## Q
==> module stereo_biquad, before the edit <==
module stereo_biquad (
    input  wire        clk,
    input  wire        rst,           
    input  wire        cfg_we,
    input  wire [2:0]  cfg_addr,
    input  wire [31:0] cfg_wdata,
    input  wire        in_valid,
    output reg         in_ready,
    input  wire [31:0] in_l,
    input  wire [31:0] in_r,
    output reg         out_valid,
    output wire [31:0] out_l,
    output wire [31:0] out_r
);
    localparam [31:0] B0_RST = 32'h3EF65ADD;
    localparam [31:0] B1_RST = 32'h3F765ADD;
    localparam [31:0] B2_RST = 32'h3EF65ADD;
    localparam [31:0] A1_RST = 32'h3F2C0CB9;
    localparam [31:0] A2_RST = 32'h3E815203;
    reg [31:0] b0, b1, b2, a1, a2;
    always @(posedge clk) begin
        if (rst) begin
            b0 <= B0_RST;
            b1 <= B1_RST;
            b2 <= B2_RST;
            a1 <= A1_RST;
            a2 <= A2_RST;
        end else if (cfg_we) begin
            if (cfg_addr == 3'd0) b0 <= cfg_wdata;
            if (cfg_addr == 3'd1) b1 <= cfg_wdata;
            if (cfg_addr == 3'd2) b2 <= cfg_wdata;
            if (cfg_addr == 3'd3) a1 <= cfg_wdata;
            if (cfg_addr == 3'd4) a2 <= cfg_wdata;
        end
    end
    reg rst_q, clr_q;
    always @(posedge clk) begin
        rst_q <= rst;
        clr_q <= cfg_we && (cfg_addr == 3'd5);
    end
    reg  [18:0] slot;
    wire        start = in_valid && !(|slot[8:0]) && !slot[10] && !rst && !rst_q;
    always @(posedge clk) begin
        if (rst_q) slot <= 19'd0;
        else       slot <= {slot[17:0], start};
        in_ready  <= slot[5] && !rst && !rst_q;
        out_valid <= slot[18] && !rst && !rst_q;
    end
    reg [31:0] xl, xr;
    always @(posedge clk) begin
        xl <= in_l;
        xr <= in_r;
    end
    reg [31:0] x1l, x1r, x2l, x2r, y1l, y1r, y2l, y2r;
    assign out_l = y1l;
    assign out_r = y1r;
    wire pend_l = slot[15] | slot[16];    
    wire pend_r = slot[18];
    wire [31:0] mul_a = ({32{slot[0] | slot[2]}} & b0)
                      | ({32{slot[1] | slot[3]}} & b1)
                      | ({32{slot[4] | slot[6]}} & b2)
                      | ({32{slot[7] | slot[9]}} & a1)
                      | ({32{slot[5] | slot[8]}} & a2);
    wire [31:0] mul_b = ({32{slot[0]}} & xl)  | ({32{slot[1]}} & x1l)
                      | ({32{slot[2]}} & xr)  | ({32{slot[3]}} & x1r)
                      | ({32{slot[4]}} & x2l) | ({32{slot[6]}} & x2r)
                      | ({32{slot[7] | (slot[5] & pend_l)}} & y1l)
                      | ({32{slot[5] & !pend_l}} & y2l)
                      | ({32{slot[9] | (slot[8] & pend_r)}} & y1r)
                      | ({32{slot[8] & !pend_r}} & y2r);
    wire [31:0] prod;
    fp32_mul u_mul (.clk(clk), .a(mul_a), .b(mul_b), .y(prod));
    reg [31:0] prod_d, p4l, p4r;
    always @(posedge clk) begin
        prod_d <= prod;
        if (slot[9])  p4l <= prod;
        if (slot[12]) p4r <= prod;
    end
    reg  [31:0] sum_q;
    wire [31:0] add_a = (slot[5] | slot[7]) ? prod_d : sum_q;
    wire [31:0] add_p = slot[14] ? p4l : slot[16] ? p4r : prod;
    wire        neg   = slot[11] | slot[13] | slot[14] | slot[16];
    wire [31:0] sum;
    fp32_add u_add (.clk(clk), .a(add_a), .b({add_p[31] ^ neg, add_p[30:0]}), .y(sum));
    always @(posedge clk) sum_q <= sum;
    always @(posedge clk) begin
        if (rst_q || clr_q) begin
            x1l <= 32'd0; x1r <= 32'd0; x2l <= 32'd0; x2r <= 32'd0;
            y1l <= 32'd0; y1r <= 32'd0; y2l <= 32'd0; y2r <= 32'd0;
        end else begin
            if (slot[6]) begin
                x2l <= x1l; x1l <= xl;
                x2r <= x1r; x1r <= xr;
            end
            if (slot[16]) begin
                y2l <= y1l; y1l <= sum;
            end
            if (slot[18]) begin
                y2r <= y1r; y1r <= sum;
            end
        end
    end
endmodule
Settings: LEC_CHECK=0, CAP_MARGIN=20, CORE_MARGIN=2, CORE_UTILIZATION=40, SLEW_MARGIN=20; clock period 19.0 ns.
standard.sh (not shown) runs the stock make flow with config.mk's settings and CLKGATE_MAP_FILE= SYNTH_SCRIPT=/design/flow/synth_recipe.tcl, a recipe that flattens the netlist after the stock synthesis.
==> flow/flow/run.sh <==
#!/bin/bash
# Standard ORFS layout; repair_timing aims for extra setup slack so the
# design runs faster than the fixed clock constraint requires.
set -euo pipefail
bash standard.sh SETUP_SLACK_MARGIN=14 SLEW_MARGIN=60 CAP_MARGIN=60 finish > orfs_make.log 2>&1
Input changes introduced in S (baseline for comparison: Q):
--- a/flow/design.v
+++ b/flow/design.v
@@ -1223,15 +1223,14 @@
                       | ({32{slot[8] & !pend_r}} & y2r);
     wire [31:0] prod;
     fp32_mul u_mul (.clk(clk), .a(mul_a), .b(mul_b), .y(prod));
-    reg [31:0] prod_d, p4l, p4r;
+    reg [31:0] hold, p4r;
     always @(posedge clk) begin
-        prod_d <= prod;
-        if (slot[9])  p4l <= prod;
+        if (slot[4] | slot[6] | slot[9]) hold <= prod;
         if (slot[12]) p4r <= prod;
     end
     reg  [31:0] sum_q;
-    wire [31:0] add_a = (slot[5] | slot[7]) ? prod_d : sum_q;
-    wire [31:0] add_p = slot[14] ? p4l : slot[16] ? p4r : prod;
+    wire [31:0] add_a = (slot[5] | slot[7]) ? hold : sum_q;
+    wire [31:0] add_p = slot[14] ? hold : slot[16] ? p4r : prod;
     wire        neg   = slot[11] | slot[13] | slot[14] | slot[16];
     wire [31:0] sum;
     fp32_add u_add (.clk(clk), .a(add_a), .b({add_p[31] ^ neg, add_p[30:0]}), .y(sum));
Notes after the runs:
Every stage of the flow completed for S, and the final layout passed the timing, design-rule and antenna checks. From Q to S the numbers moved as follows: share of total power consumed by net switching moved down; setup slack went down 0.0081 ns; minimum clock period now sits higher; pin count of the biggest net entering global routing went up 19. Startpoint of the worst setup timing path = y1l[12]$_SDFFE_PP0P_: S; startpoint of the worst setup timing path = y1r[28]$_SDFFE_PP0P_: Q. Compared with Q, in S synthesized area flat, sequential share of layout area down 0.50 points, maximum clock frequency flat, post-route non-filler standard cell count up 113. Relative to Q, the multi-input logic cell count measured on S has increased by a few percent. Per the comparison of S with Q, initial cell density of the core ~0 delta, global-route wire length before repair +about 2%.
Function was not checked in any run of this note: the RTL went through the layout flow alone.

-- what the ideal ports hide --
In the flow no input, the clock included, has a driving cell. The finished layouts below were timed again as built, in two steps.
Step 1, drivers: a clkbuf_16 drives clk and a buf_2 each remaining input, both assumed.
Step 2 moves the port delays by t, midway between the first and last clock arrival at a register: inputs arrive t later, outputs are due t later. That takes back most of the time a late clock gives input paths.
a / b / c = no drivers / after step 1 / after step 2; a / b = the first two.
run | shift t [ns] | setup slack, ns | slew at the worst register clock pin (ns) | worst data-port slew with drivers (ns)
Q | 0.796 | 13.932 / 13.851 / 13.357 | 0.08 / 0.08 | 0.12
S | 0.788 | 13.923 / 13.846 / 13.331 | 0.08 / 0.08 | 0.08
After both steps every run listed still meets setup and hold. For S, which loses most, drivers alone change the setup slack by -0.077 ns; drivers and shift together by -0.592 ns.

+++++

# Activity
Of all the entries above, repeat only the lines from the line that has "reg [31:0] b0, b1, b2, a1, a2;" to the line that has "end else if (cfg_we) begin", both lines included, exactly.

# Result for this exercise
    reg [31:0] b0, b1, b2, a1, a2;
    always @(posedge clk) begin
        if (rst) begin
            b0 <= B0_RST;
            b1 <= B1_RST;
            b2 <= B2_RST;
            a1 <= A1_RST;
            a2 <= A2_RST;
        end else if (cfg_we) begin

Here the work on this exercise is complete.